# Indulgence



## patrix (Dec 6, 2006)

Been in the hospital with chemo pneumonia for week-no internet, no slippertalk. When I got home yesaterday, I treated myself to:


Mount Toro
Stonei 
Shin Yi Prince

It almost made the week in the hospital worth it, I missed reading the posts very much. I think my grab bag from last week was pretty cool, but has alot of big green phrags-I will love them all but wished I'd have known what I was getting. They are all very healthy, I hope this new order from Parkside is as robust, they were not cheap.


----------



## Heather (Dec 6, 2006)

Hey Patrix, 

Hang in there! Glad to hear you're home, and you are most deserving of that indulgence. Our plants bring us so much joy, don't they? People often question why I grow them (I get a lot of "you grow them to sell right?" or "what do you do with them?"), they're therapy for me. I so enjoy them, and the time I get to spend with them, even when they aren't blooming. 

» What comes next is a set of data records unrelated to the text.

[config.mk]
export PLATFORM = sky130hd
export DESIGN_NAME = interval_cycle_timer
export DESIGN_NICKNAME = d
export VERILOG_FILES = /design/src/hdl/ict_pkg.sv /design/src/hdl/interval_cycle_timer.sv
export VERILOG_INCLUDE_DIRS = /design/src /design/src/hdl
export SDC_FILE = /design/constraint.sdc
export NUM_CORES = 1
export LEC_CHECK = 0
export ABC_AREA = 1
export BUFFER_PORTS_ARGS = -buffer_cell sky130_fd_sc_hd__buf_2
export CAP_MARGIN = 5
export CORE_MARGIN = 2
export CORE_UTILIZATION = 56
export CTS_CLUSTER_SIZE = 28
export DETAILED_ROUTE_END_ITERATION = 7
export PLACE_DENSITY = 0.75
export SYNTH_ARGS = -nofsm -noshare
export SYNTH_HDL_FRONTEND = slang
export SYNTH_SLANG_ARGS = --single-unit
[constraint.sdc]
create_clock -name clk -period 7.05 [get_ports clk]
set_input_delay 1.41 -clock clk [delete_from_list [all_inputs] [get_ports clk]]
set_output_delay 1.41 -clock clk [all_outputs]
set_load 0.05 [all_outputs]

Nice choices. I have a Parkside order coming this week also.


----------



## Marco (Dec 6, 2006)

Hey Patrix welcome back. Nice pick up on the plants.


----------



## SlipperFan (Dec 6, 2006)

Welcome back Patrix.


----------



## Barbara (Dec 6, 2006)

Hi. Welcome back. You definently needed to treat yourself. Get well.
Barb.


----------



## Greenpaph (Dec 6, 2006)

Welcome back, Pat!

Glad your doing better! What a great group of paphs you chose!

:clap: :drool: :clap:


----------